Баташева стояла в двух шагах. Она была босиком, в длинной, до пола, рубашке. Неприбранные волосы тяжёлыми прядями спускались до колен, отливали в свете свечи тусклым золотом. Как ни был растерян Илья, он всё же заметил, что женщина спокойна. В серых, широко расставленных глазах было изумление - не более.
– Ты? - шёпотом спросила она. Быстро подошла. Илья шарахнулся в сторону, нечаянно задел стоящую на столике чашку, та упала на пол, со звоном разлетелась на куски.
– Что ты… тихо… - прошептала Баташева. Нагнулась было за осколками…
и вдруг застыла, вскинув ладонь к губам.
Снаружи, приближаясь, зашаркали шаги. Илья не успел опомниться, а женщина уже метнулась к двери, бесшумно опустила тяжёлую щеколду, запираясь изнутри, схватила его за руку:
– Молчи! Христа ради, молчи!
Об этом Илью просить не надо было: он изваянием застыл у тёмной стены. Старческие шаги приближались. Вскоре послышался дребезжащий голос:
– Лизавета Матвевна, душенька! Не у вас ли грохнуло?
Баташева молчала, продолжая сжимать руку Ильи.
– Лизавета Матвевна! - медная ручка двери шевельнулась. Баташева прижала палец к губам, на цыпочках отошла к постели.

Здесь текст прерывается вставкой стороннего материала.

## src/rtl/mem_copy_engine_if.sv

```systemverilog
// Data-memory bus used by mem_copy_engine.
// The master (the copy engine) drives the byte address, the write data and the
// write strobe. The slave (data memory, or the CPU/engine mux in front of it)
// returns read data combinationally from mem_addr and commits a write on
// posedge clk whenever mem_writeEnable is high.
//   mem_addr        master -> slave  byte address
//   mem_read        slave  -> master read data for mem_addr
//   mem_writeData   master -> slave  write data
//   mem_writeEnable master -> slave  write strobe
interface mem_copy_engine_if #(
  parameter int ADDR_W = 32
);
  logic [ADDR_W-1:0] mem_addr;
  logic [31:0]       mem_read;
  logic [31:0]       mem_writeData;
  logic              mem_writeEnable;

  modport master (
    output mem_addr,
    output mem_writeData,
    output mem_writeEnable,
    input  mem_read
  );

  modport slave (
    input  mem_addr,
    input  mem_writeData,
    input  mem_writeEnable,
    output mem_read
  );
endinterface

```

## src/rtl/mem_copy_engine.sv

```systemverilog
// mem_copy_engine: moves blocks of 32-bit words through the data-memory port
// without CPU involvement. Two jobs are supported: forward copy (src -> dst,
// ascending, one READ cycle then one WRITE cycle per word) and constant fill
// (fill_data -> dst, one WRITE cycle per word). busy selects the engine on the
// external memory mux.
// Ports:
//   clk, reset          clock and synchronous active-high reset
//   start, fill         job request (honoured only in IDLE) and job type
//   src_addr, dst_addr  word-aligned byte addresses of the first words
//   count               number of words (0 completes immediately)
//   fill_data           word written by a fill job
//   busy, done, err     in-progress flag, completion pulse, rejected-start pulse
//   mem                 master side of the data-memory bus
module mem_copy_engine #(
  parameter int CNT_W  = 16,
  parameter int ADDR_W = 32
) (
  input  logic              clk,
  input  logic              reset,
  input  logic              start,
  input  logic              fill,
  input  logic [ADDR_W-1:0] src_addr,
  input  logic [ADDR_W-1:0] dst_addr,
  input  logic [CNT_W-1:0]  count,
  input  logic [31:0]       fill_data,
  output logic              busy,
  output logic              done,
  output logic              err,
  mem_copy_engine_if.master mem
);

  typedef enum logic [1:0] {
    IDLE,
    READ,
    WRITE,
    DONE
  } state_t;

  state_t            state;
  state_t            state_next;
  logic              fill_mode;
  logic [ADDR_W-1:0] src_ptr;
  logic [ADDR_W-1:0] dst_ptr;
  logic [CNT_W-1:0]  remaining;
  logic [31:0]       fill_word;
  logic [31:0]       data_buf;
  logic              misaligned;

  // A source address only matters for copies; fills ignore src_addr entirely.
  assign misaligned = (dst_addr[1:0] != 2'b00) || (!fill && (src_addr[1:0] != 2'b00));

  // State register.
  always_ff @(posedge clk) begin
    if (reset) begin
      state <= IDLE;
    end else begin
      state <= state_next;
    end
  end

  // Next-state decode. A rejected start stays in IDLE; the err pulse comes
  // from the datapath register below.
  always_comb begin
    state_next = state;
    case (state)
      IDLE: begin
        if (start && !misaligned) begin
          if (count == '0) begin
            state_next = DONE;
          end else if (fill) begin
            state_next = WRITE;
          end else begin
            state_next = READ;
          end
        end
      end
      READ:  state_next = WRITE;
      WRITE: begin
        if (remaining == CNT_W'(1)) begin
          state_next = DONE;
        end else if (fill_mode) begin
          state_next = WRITE;
        end else begin
          state_next = READ;
        end
      end
      DONE:    state_next = IDLE;
      default: state_next = IDLE;
    endcase
  end

  // Job registers. Arguments are latched only when IDLE accepts a start, so
  // starts seen while busy or in DONE leave the running job untouched.
  // Pointers wrap naturally modulo 2^ADDR_W.
  always_ff @(posedge clk) begin
    if (reset) begin
      fill_mode <= 1'b0;
      src_ptr   <= '0;
      dst_ptr   <= '0;
      remaining <= '0;
      fill_word <= '0;
      data_buf  <= '0;
      err       <= 1'b0;
    end else begin
      err <= 1'b0;
      case (state)
        IDLE: begin
          if (start) begin
            fill_mode <= fill;
            src_ptr   <= src_addr;
            dst_ptr   <= dst_addr;
            remaining <= count;
            fill_word <= fill_data;
            err       <= misaligned;
          end
        end
        READ: begin
          data_buf <= mem.mem_read;
        end
        WRITE: begin
          dst_ptr   <= dst_ptr + ADDR_W'(4);
          remaining <= remaining - CNT_W'(1);
          if (!fill_mode) begin
            src_ptr <= src_ptr + ADDR_W'(4);
          end
        end
        default: begin
        end
      endcase
    end
  end

  // Output decode from registered state only. Reset also forces the strobe
  // low combinationally so that a reset arriving during a WRITE cycle
  // prevents that word from being committed by the memory at the same edge.
  always_comb begin
    busy                = 1'b0;
    done                = 1'b0;
    mem.mem_addr        = '0;
    mem.mem_writeData   = '0;
    mem.mem_writeEnable = 1'b0;
    if (!reset) begin
      case (state)
        READ: begin
          busy         = 1'b1;
          mem.mem_addr = src_ptr;
        end
        WRITE: begin
          busy                = 1'b1;
          mem.mem_addr        = dst_ptr;
          mem.mem_writeEnable = 1'b1;
          mem.mem_writeData   = fill_mode ? fill_word : data_buf;
        end
        DONE: begin
          done = 1'b1;
        end
        default: begin
        end
      endcase
    end
  end

endmodule

```

## src/flat_wrapper.sv

```systemverilog
// flat-port wrapper written by rule: the top's interface ports become plain ports
module mem_copy_engine_flat 
#(
  parameter int CNT_W  = 16,
  parameter int ADDR_W = 32
)
  (clk, reset, start, fill, src_addr, dst_addr, count, fill_data, busy, done, err, mem_mem_addr, mem_mem_writeData, mem_mem_writeEnable, mem_mem_read);
  mem_copy_engine_if #(.ADDR_W(ADDR_W)) mem_i ();
  input  logic clk;
  input  logic reset;
  input  logic start;
  input  logic fill;
  input  logic [ADDR_W-1:0] src_addr;
  input  logic [ADDR_W-1:0] dst_addr;
  input  logic [CNT_W-1:0] count;
  input  logic [31:0] fill_data;
  output logic busy;
  output logic done;
  output logic err;
  output wire logic [$bits(mem_i.mem_addr)-1:0] mem_mem_addr;
  output wire logic [$bits(mem_i.mem_writeData)-1:0] mem_mem_writeData;
  output wire logic [$bits(mem_i.mem_writeEnable)-1:0] mem_mem_writeEnable;
  input wire logic [$bits(mem_i.mem_read)-1:0] mem_mem_read;
  assign mem_mem_addr = mem_i.mem_addr;
  assign mem_mem_writeData = mem_i.mem_writeData;
  assign mem_mem_writeEnable = mem_i.mem_writeEnable;
  assign mem_i.mem_read = mem_mem_read;
  mem_copy_engine #(.CNT_W(CNT_W), .ADDR_W(ADDR_W)) u_core (.clk(clk), .reset(reset), .start(start), .fill(fill), .src_addr(src_addr), .dst_addr(dst_addr), .count(count), .fill_data(fill_data), .busy(busy), .done(done), .err(err), .mem(mem_i));
endmodule
```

– Кузьми-и-ч… - простонала оттуда томно, с зевком. - Что тебе неймется?
Ночь-полночь…
– Извиняемси… Не у вас ли грохнуло?
– Ты с ума сошёл? По пустякам будить… Мыши бегают, поди… Иди спать.
Вот я Иван Архипычу пожалуюсь…
За дверью - нерешительное кряхтение. Затем шаги зашаркали прочь. Илья незаметно перевёл дыхание. Взглянув на Баташеву, шумно выдохнул. Глядя в пол, пробормотал:
– Прощенья просим, барыня…
– Ты только молчи, - попросила она, испуганно оглянувшись на дверь. - Не губи меня, молчи. Подойди, ради Христа, сядь сюда, за стол…

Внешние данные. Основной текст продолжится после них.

File: src/rtl/lfu_victim_selector.sv
// lfu_victim_selector
//   Scans the entries 0..NUM_ENTRIES-1 of an external LFU counter block and returns the
//   address and count of the least-frequently-used entry. Ties go to the lowest address.
//   One address is issued per cycle. The count comes back one cycle later and is compared
//   against a running minimum.
//
// Ports
//   clk            sole clock, rising edge
//   gen_reset      synchronous active-high reset
//   req            start a search (accepted only while idle)
//   busy           search in progress; req is ignored while high
//   done           one-cycle pulse; victim_* is valid and updated in this cycle
//   adress         entry address driven to the counter block
//   count_read     read strobe to the counter block
//   count_in       counter block output, valid one cycle after adress/count_read
//   victim_adress  address of the least-frequently-used entry (held until next done)
//   victim_count   count of that entry
//
// Configuration
//   LFU_EARLY_EXIT_EN  when defined, a compared count of zero ends the search at once.
//                      A zero can never be beaten, so nothing further can change the result.

module lfu_victim_selector #(
   parameter int unsigned ADDR_W      = 10,
   parameter int unsigned COUNT_W     = 4,
   parameter int unsigned NUM_ENTRIES = 1024
) (
   input  logic               clk,
   input  logic               gen_reset,
   input  logic               req,
   output logic               busy,
   output logic               done,
   output logic [ADDR_W-1:0]  adress,
   output logic               count_read,
   input  logic [COUNT_W-1:0] count_in,
   output logic [ADDR_W-1:0]  victim_adress,
   output logic [COUNT_W-1:0] victim_count
);

   localparam logic [ADDR_W-1:0] LastAddr = ADDR_W'(NUM_ENTRIES - 1);

   typedef enum logic [1:0] {StIdle, StScan, StDrain, StDone} state_e;

   state_e               state_q;
   logic                 busy_q;
   logic                 done_q;
   logic [ADDR_W-1:0]    adress_q;
   logic                 count_read_q;
   logic [ADDR_W-1:0]    victim_adress_q;
   logic [COUNT_W-1:0]   victim_count_q;

   // Compare pipeline: pend_q marks that count_in carries the entry at pend_addr_q.
   logic                 pend_q;
   logic [ADDR_W-1:0]    pend_addr_q;
   logic [COUNT_W-1:0]   min_cnt_q, min_cnt_d;
   logic [ADDR_W-1:0]    min_addr_q, min_addr_d;
   logic                 take;
   logic                 early_exit;

   assign busy          = busy_q;
   assign done          = done_q;
   assign adress        = adress_q;
   assign count_read    = count_read_q;
   assign victim_adress = victim_adress_q;
   assign victim_count  = victim_count_q;

   // The scan always starts at address 0, so the entry at address 0 is the first one compared.
   // That entry loads the minimum unconditionally. After that, only a strictly smaller count
   // replaces it, which keeps the lower address on a tie.
   always_comb begin
      take       = pend_q && ((pend_addr_q == '0) || (count_in < min_cnt_q));
      min_cnt_d  = take ? count_in    : min_cnt_q;
      min_addr_d = take ? pend_addr_q : min_addr_q;
`ifdef LFU_EARLY_EXIT_EN
      early_exit = pend_q && (count_in == '0);
`else
      early_exit = 1'b0;
`endif
   end

   always_ff @(posedge clk) begin
      if (gen_reset) begin
         state_q         <= StIdle;
         busy_q          <= 1'b0;
         done_q          <= 1'b0;
         adress_q        <= '0;
         count_read_q    <= 1'b0;
         victim_adress_q <= '0;
         victim_count_q  <= '0;
         pend_q          <= 1'b0;
         pend_addr_q     <= '0;
         min_cnt_q       <= '0;
         min_addr_q      <= '0;
      end else begin
         // After an early exit, the address issued in the same cycle is discarded.
         pend_q      <= count_read_q && !early_exit;
         pend_addr_q <= adress_q;
         min_cnt_q   <= min_cnt_d;
         min_addr_q  <= min_addr_d;

         unique case (state_q)
            StIdle: begin
               done_q <= 1'b0;
               if (req) begin
                  state_q      <= StScan;
                  busy_q       <= 1'b1;
                  adress_q     <= '0;
                  count_read_q <= 1'b1;
                  min_cnt_q    <= '0;
                  min_addr_q   <= '0;
               end
            end
            StScan: begin
               if (early_exit) begin
                  state_q         <= StDone;
                  count_read_q    <= 1'b0;
                  done_q          <= 1'b1;
                  victim_adress_q <= min_addr_d;
                  victim_count_q  <= min_cnt_d;
               end else if (adress_q == LastAddr) begin
                  state_q      <= StDrain;
                  count_read_q <= 1'b0;
               end else begin
                  adress_q <= adress_q + 1'b1;
               end
            end
            StDrain: begin
               // The last entry is compared here.
               state_q         <= StDone;
               done_q          <= 1'b1;
               victim_adress_q <= min_addr_d;
               victim_count_q  <= min_cnt_d;
            end
            StDone: begin
               state_q <= StIdle;
               done_q  <= 1'b0;
               busy_q  <= 1'b0;
            end
            default: begin
               state_q      <= StIdle;
               busy_q       <= 1'b0;
               done_q       <= 1'b0;
               count_read_q <= 1'b0;
            end
         endcase
      end
   end

endmodule

File: config.mk
export PLATFORM = sky130hd
export DESIGN_NAME = lfu_victim_selector
export DESIGN_NICKNAME = d
export VERILOG_FILES = /design/src/rtl/lfu_victim_selector.sv
export SDC_FILE = /design/constraint.sdc
export NUM_CORES = 1
export LEC_CHECK = 0
export CAP_MARGIN = 0
export CORE_MARGIN = 1
export CORE_UTILIZATION = 28
export DETAILED_ROUTE_END_ITERATION = 8
export GPL_TIMING_DRIVEN = 1
export MAX_ROUTING_LAYER = met4
export PLACE_DENSITY_LB_ADDON = 0.15
export SYNTH_ARGS = -nofsm -noshare
export SYNTH_HDL_FRONTEND = slang
export SYNTH_SLANG_ARGS = --single-unit
File: constraint.sdc
create_clock -name clk -period 3.6 [get_ports clk]
set_input_delay 0.54 -clock clk [delete_from_list [all_inputs] [get_ports clk]]
set_output_delay 0.54 -clock clk [all_outputs]
set_load 0.03 [all_outputs]
==> results by group <==
Status
  – Outcome: finished clean

CTS
  – CTS Hold Bufs: 0
  – CTS Buffer Depth: 2
  – H-tree depth: 2
  – Root Buffer: clkbuf_8
  – Worst-path clk slew: 90 ps
  – Clk_lat worst skew: 310 ps
  – Post-CTS Repair Setup Buffers: 0
  – Clock Sink Count: 54
  – Cts bufs inserted: 5
  – CTS tree: done
  – Post-cts sizing count: 0

Route
  – Pre-Repair DR Iteration Count: 4
  – Wire per inst: 14.85 µm
  – Vias per inst: 5.136
  – DR iter-0 viols: 80
  – # DRC: 0
  – Routed wire length: 5.674 mm
  – Routed Antenna Nets: 0
  – Via Count: 1962

Worst setup path
  – R2R depth: 6
  – CP Max Fanout: 14
  – Worst path required time: 3820 ps
  – FF-to-FF Start: state_q[0]$_SDFFE_PP0P_
  – Critical path type: input port to flop
  – CP arrival: 2490 ps
  – Setup crit start kind: input port
  – R2r setup slk: 1490 ps
  – Endpoint class of the critical path: flop
  – Worst r2r dst: adress[6]$_SDFFE_PP0P_

Logic synthesis
  – Post-synth top area cell: dfxtp_1
  – Most frequent cell after synthesis: dfxtp_1
  – Number of synthesized flops with an enable pin: 0
  – Top cell type's share of synthesized area: 46.63%
  – FF+latch count, synth: 54
  – Synthesized net count: 269
  – Synth cell types: 41
  – Most used DFF post-synth: dfxtp_1
  – Synthesized area per cell: 9.128 µm²
  – Synth top area cells: dfxtp_1 47%, a311oi_1 5.3%, ha_1 4.3%
  – Synth Cell Area: 2318 µm²
  – Synth cell count leaders: 54 x dfxtp_1, 19 x a21oi_1, 19 x nor2_1
  – Async SR Flop Fraction: 0%
  – Post-synthesis sequential area ratio: 46.63%
  – Synth warn: 0
  – Syn Inst Count: 254

Power and ir drop
  – VDD IR max: 292.8 µV
  – Leak: 0.0009428 µW
  – Pwr/cell area: 666.6 nW/µm²

Timing
  – Unrepaired setup endpoints after global routing: false
  – Final Slew Violations: 0
  – Actual slew at the worst max-slew pin: 1090 ps
  – Rel. slew slack: 27.34%
  – Hold Fails Final Rpt: 0
  – FMAX: 0.4397 GHz
  – Final period util: 63.17%
  – Final setup TNS: 0 ps
  – Setup Skew: 5.029 ps
  – Min cycle time layout: 2274 ps
  – Final setup vio count: 0

Final layout
  – Footprint of the multi-input gates: 1125 µm²
  – Fin nets: 294
  – Share of layout cells above drive strength 1: 4.643%
  – Fillers: 830
  – Diodes inserted: 0
  – P&R area growth vs syn: 21.05%
  – Reg area: 1081 µm²
  – Final instance area: 2806 µm²

Hold path
  – Hold Startpoint: victim_count[2]$_SDFFE_PP0P_
  – Hold EP: victim_count[2]$_SDFFE_PP0P_
  – Worst Hold Class: flop to flop
  – Hold path depth: 2

Floorplan
  – Chip width: 93.00 µm
  – Rows: 32
  – Die Span Y: 93.00 µm
  – DIE AREA: 8648 µm²
  – Core ar.: 7848 µm²
  – Initial Util: 29.54%
  – I/O pins: 34

Placement
  – DP HPWL: 3.639 mm
  – Area after DPL: 2720 µm²
  – Final GP Congestion: 0.6984
  – I/O Buffers: 33

Global route
  – Initial antenna violation count: 0
  – GRT Overall Usage: 14.09%
  – Grt total ovfl: 0
  – Largest net degree at the start of global routing: 39
  – Global-route wire length before repair: 9.280 mm
  – Vias in the first global route: 1851

Run
  – Max_cap viols: 0
## logic make-up after synthesis
| group | count (synthesis) | synth area share [%] |
|---|---|---|
| buffers and inverters | 27 | 4.857 |
| multiplexers | 3 | 1.295 |
| adder cells (fa/ha/maj) | 8 | 4.317 |
| AND/OR/NAND/NOR | 92 | 22.29 |
| AO/OA/AOI/OAI | 70 | 20.61 |
| flip-flops | 54 | 46.63 |
## registers in the layout (all words and copies together), names as in the netlist
signal / count
victim_count: 4
done: 1
pend_q: 1
min_cnt_q: 4
busy: 1
state_q: 2
adress: 10
pend_addr_q: 10
victim_adress: 10
count_read: 1
min_addr_q: 10
## layout by cell type, fill, tap and decap left out, types with 4 or more instances in the layout
master	n
nand3_1	9
inv_1	8
o21ai_1	7
o31ai_1	13
nand4_1	16
a31oi_1	4
nand2_1	14
a311oi_1	14
nor2b_1	13
clkbuf_8	5
clkdlybuf4s50_1	33
nor2_1	19
dfxtp_1	54
ha_1	8
a21oi_1	19
## layout make-up
type,count,area share [%]
Clock buffer,6,2.586
Clock inverter,2,0.4904
Inverter,9,1.204
Multi-Input combinational cell,173,40.08
Sequential cell,54,38.52
Tap cell,102,4.547
Timing Repair Buffer,36,12.57
## layer usage
| layer | track usage (%) | up-vias | wire [µm] |
|---|---|---|---|
| li1 | - | 1001 | - |
| met1 | 19.23 | 901 | 2859 |
| met2 | 21.14 | 53 | 2522 |
| met3 | 2.683 | 7 | 226 |
| met4 | 4.231 | 0 | 65 |
| met5 | - | - | 0 |
## critical path: stages
cell,delay [ps]
clkdlybuf4s50_1,440
ha_1,220
nor4b_2,300
o21a_1,500
o31ai_1,200
a311oi_1,280
## where the power goes
part	internal (µW)	switching (µW)
registers	696	62.3
logic	295	483
clock network	138	197
## how the worst max path moves through the flow
stage	cells past startpoint	to	start	slack (ps)
final	6	victim_count[0]$_SDFFE_PP0P_	count_in[1]	1330
after floorplan	5	adress[3]$_SDFFE_PP0P_	adress[0]$_SDFFE_PP0P_	1700
after global placement	6	victim_adress[8]$_SDFFE_PP0P_	count_in[1]	990
after CTS	6	victim_count[0]$_SDFFE_PP0P_	count_in[1]	1350
after global routing	6	victim_adress[3]$_SDFFE_PP0P_	count_in[1]	1160
after detailed placement	6	victim_adress[5]$_SDFFE_PP0P_	count_in[1]	1020
## through the flow
stage | hold WS [ps] | cells | utilization (%) | total power [µW] | setup slack, ps
2_1_floorplan | 456.8 | 254 | - | 1292 | 1699
3_3_place_gp | 464.7 | 374 | 34.66 | 1553 | 990.1
3_5_place_dp | 474.0 | 374 | 34.66 | 1553 | 1016
4_1_cts | 487.9 | 382 | 35.76 | 1896 | 1349
5_1_grt | 499.8 | 382 | 35.76 | 2002 | 1156
6_report | 485.7 | 382 | 35.76 | 1871 | 1326
Power figures use the tool's default switching activity.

Ничего не понимая и уяснив лишь, что верещать и звать на помощь баба не собирается, Илья всё же не двинулся с места.
– Может, ты вина хочешь? У меня есть…
Он изумлённо поднял голову. Баташева сидела за столом, смотрела в упор, без улыбки. С распущенной косой, в простой, падающей с плеч рубашке она казалась совсем девочкой. Мельком Илья подумал, что "барыня", пожалуй, моложе его. Но почему же она не кричит? Почему прогнала Кузьмича?
Почему даже Катьку, эту вертихвостку, не кликнет? Она не боялась, не дивилась тому, что он вломился к ней среди ночи, что застал её в рубашке.

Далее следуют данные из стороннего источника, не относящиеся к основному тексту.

**config.mk**
```make
export PLATFORM = sky130hd
export DESIGN_NAME = sat_narrow
export DESIGN_NICKNAME = d
export VERILOG_FILES = /design/src/rtl/sat_narrow.sv
export SDC_FILE = /design/constraint.sdc
export NUM_CORES = 1
export LEC_CHECK = 0
export BUFFER_PORTS_ARGS = -buffer_cell sky130_fd_sc_hd__buf_2
export CORE_UTILIZATION = 50
export DETAILED_ROUTE_END_ITERATION = 6
export PLACE_DENSITY = 0.75
export SYNTH_ARGS = -nofsm -noshare
export SYNTH_HDL_FRONTEND = slang
export SYNTH_SLANG_ARGS = --single-unit
```
**constraint.sdc**
```tcl
create_clock -name Clk -period 2.25 [get_ports Clk]
set_input_delay 0.1125 -clock Clk [delete_from_list [all_inputs] [get_ports Clk]]
set_output_delay 0.1125 -clock Clk [all_outputs]
set_load 0.01 [all_outputs]
```
===== src/rtl/tdm_slot_ctr.sv =====
// Slot counter for the TDM demultiplexer: clear, load-1 and increment,
// with a flag marking the last slot of a frame.
module tdm_slot_ctr
  import tdm_pkg::*;
#(
  parameter int unsigned NCH = DEF_NCH
) (
  input  logic                     clk,
  input  logic                     rst,
  input  logic                     clr_i,
  input  logic                     ld1_i,
  input  logic                     inc_i,
  output logic [$clog2(NCH)-1:0]   slot_o,
  output logic                     last_o
);

  localparam int unsigned SW = $clog2(NCH);

  logic [SW-1:0] slot_q;

  // Slot register; clear wins over load-1, which wins over increment.
  always_ff @(posedge clk) begin
    if (rst) begin
      slot_q <= '0;
    end else if (clr_i) begin
      slot_q <= '0;
    end else if (ld1_i) begin
      slot_q <= SW'(1);
    end else if (inc_i) begin
      slot_q <= slot_q + SW'(1);
    end
  end

  assign slot_o = slot_q;
  assign last_o = (slot_q == SW'(NCH - 1));

endmodule


===== src/rtl/tdm_demux.sv =====
// Time-division demultiplexer: collects NCH consecutive samples of one TDM
// lane, aligned by a slot-0 sync marker, and publishes them as one frame.
// Define TDM_DEMUX_PARITY_EN to add din_par / par_err even-parity checking.
module tdm_demux
  import tdm_pkg::*;
#(
  parameter int unsigned DW  = DEF_DW,
  parameter int unsigned NCH = DEF_NCH
) (
  input  logic              clk,
  input  logic              rst,
  input  logic [DW-1:0]     din,
  input  logic              din_valid,
  input  logic              sync,
  output logic [NCH*DW-1:0] dout,
  output logic              frame_valid,
  output logic              sync_err,
  output logic              locked
`ifdef TDM_DEMUX_PARITY_EN
  ,
  input  logic              din_par,
  output logic              par_err
`endif
);

  localparam int unsigned SW = $clog2(NCH);

  state_e              state_q, state_d;
  logic [DW-1:0]       shadow_q [NCH];
  logic [DW-1:0]       shadow_d [NCH];
  logic [DW-1:0]       frame_c  [NCH];
  logic [NCH*DW-1:0]   dout_q, dout_d;
  logic                fv_q, fv_d;
  logic                se_q, se_d;
  logic                locked_q, locked_d;

  logic [SW-1:0]       slot_q;
  logic                last_c;
  logic                ctr_clr, ctr_ld1, ctr_inc;
  logic                frame_bad_c;

  tdm_slot_ctr #(
    .NCH (NCH)
  ) u_slot_ctr (
    .clk    (clk),
    .rst    (rst),
    .clr_i  (ctr_clr),
    .ld1_i  (ctr_ld1),
    .inc_i  (ctr_inc),
    .slot_o (slot_q),
    .last_o (last_c)
  );

`ifdef TDM_DEMUX_PARITY_EN
  logic par_bad_c;
  logic bad_q, bad_d;
  logic perr_q, perr_d;

  assign par_bad_c   = ^{din, din_par};
  assign frame_bad_c = bad_q | par_bad_c;

  // Tracks whether the frame being collected has seen a parity error.
  always_comb begin
    bad_d  = bad_q;
    perr_d = 1'b0;
    if (din_valid) begin
      if (sync) begin
        bad_d = par_bad_c;
      end else if (state_q == RUN) begin
        if (slot_q == '0) begin
          bad_d = 1'b0;
        end else begin
          bad_d  = bad_q | par_bad_c;
          perr_d = last_c & (bad_q | par_bad_c);
        end
      end
    end
  end

  // Parity bookkeeping registers.
  always_ff @(posedge clk) begin
    if (rst) begin
      bad_q  <= 1'b0;
      perr_q <= 1'b0;
    end else begin
      bad_q  <= bad_d;
      perr_q <= perr_d;
    end
  end

  assign par_err = perr_q;
`else
  assign frame_bad_c = 1'b0;
`endif

  // Framing FSM: next state, shadow writes, counter control and output loads.
  always_comb begin
    state_d  = state_q;
    shadow_d = shadow_q;
    dout_d   = dout_q;
    fv_d     = 1'b0;
    se_d     = 1'b0;
    ctr_clr  = 1'b0;
    ctr_ld1  = 1'b0;
    ctr_inc  = 1'b0;
    frame_c  = shadow_q;
    frame_c[NCH-1] = din;

    if (din_valid) begin
      unique case (state_q)
        HUNT: begin
          if (sync) begin
            shadow_d[0] = din;
            ctr_ld1     = 1'b1;
            state_d     = RUN;
          end
        end
        RUN: begin
          if (sync) begin
            // A sync anywhere but slot 0 drops the partial frame.
            se_d        = (slot_q != '0);
            shadow_d[0] = din;
            ctr_ld1     = 1'b1;
          end else if (slot_q == '0) begin
            se_d    = 1'b1;
            ctr_clr = 1'b1;
            state_d = HUNT;
          end else if (last_c) begin
            ctr_clr = 1'b1;
            if (!frame_bad_c) begin
              fv_d = 1'b1;
              for (int unsigned k = 0; k < NCH; k++) begin
                dout_d[chan_off(k, DW) +: DW] = frame_c[k];
              end
            end
          end else begin
            shadow_d[slot_q] = din;
            ctr_inc          = 1'b1;
          end
        end
        default: state_d = HUNT;
      endcase
    end

    locked_d = (state_d == RUN);
  end

  // State, shadow and output registers.
  always_ff @(posedge clk) begin
    if (rst) begin
      state_q  <= HUNT;
      shadow_q <= '{default: '0};
      dout_q   <= '0;
      fv_q     <= 1'b0;
      se_q     <= 1'b0;
      locked_q <= 1'b0;
    end else begin
      state_q  <= state_d;
      shadow_q <= shadow_d;
      dout_q   <= dout_d;
      fv_q     <= fv_d;
      se_q     <= se_d;
      locked_q <= locked_d;
    end
  end

  assign dout        = dout_q;
  assign frame_valid = fv_q;
  assign sync_err    = se_q;
  assign locked      = locked_q;

endmodule


===== config.mk =====
export PLATFORM = sky130hd
export DESIGN_NAME = tdm_demux
export DESIGN_NICKNAME = d
export VERILOG_FILES = /design/src/rtl/tdm_pkg.sv /design/src/rtl/tdm_slot_ctr.sv /design/src/rtl/tdm_demux.sv
export SDC_FILE = /design/constraint.sdc
export NUM_CORES = 1
export LEC_CHECK = 0
export BUFFER_PORTS_ARGS = -buffer_cell sky130_fd_sc_hd__buf_2
export CAP_MARGIN = 10
export CORE_UTILIZATION = 54
export CTS_CLUSTER_SIZE = 24
export DETAILED_ROUTE_END_ITERATION = 16
export GPL_TIMING_DRIVEN = 1
export PLACE_DENSITY_LB_ADDON = 0.3
export SLEW_MARGIN = 10
export SYNTH_ARGS = -nofsm -noshare
export SYNTH_HDL_FRONTEND = slang
export SYNTH_SLANG_ARGS = --single-unit
export TNS_END_PERCENT = 50

===== constraint.sdc =====
create_clock -name clk -period 2.01 [get_ports clk]
set_input_delay 0.3015 -clock clk [delete_from_list [all_inputs] [get_ports clk]]
set_output_delay 0.3015 -clock clk [all_outputs]
set_load 0.02 [all_outputs]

Она будто ждала его… Илья присел на самый край стула, напряжённый, растерянный, каждый миг готовый прыгнуть в окно.
Баташева поставила на стол бутылку наливки, серебряную чарочку.
Потеряв всякую надежду понять, что происходит, Илья одним духом втянул в себя сладковатую, крепкую жидкость. Чарка тут же наполнилась снова. Он выпил и это. Женщина следила за ним спокойными серыми глазами.
– Как это ты не побоялся сюда прийти? - вдруг спросила она. Голос её был мягким, грудным, и мимоходом Илья подумал, что Лизавета Матвеевна должна хорошо петь. - А, Илья?
Он вздрогнул, услышав своё имя.
– Вы… откуда меня знаете?
– Да разве тебя забудешь, - просто сказала она. - Я же всё помню - и как ты со мной на именинах у Иван Архипыча плясал, и как пел…
Илья осторожно промолчал.
– Можно, я на тебя посмотрю? - Баташева поставила круглые локти на стол, подалась вперёд. Жёлтый свет упал на её лицо. Илья увидел совсем близко розовые губы, мягкий, чуть вздёрнутый нос.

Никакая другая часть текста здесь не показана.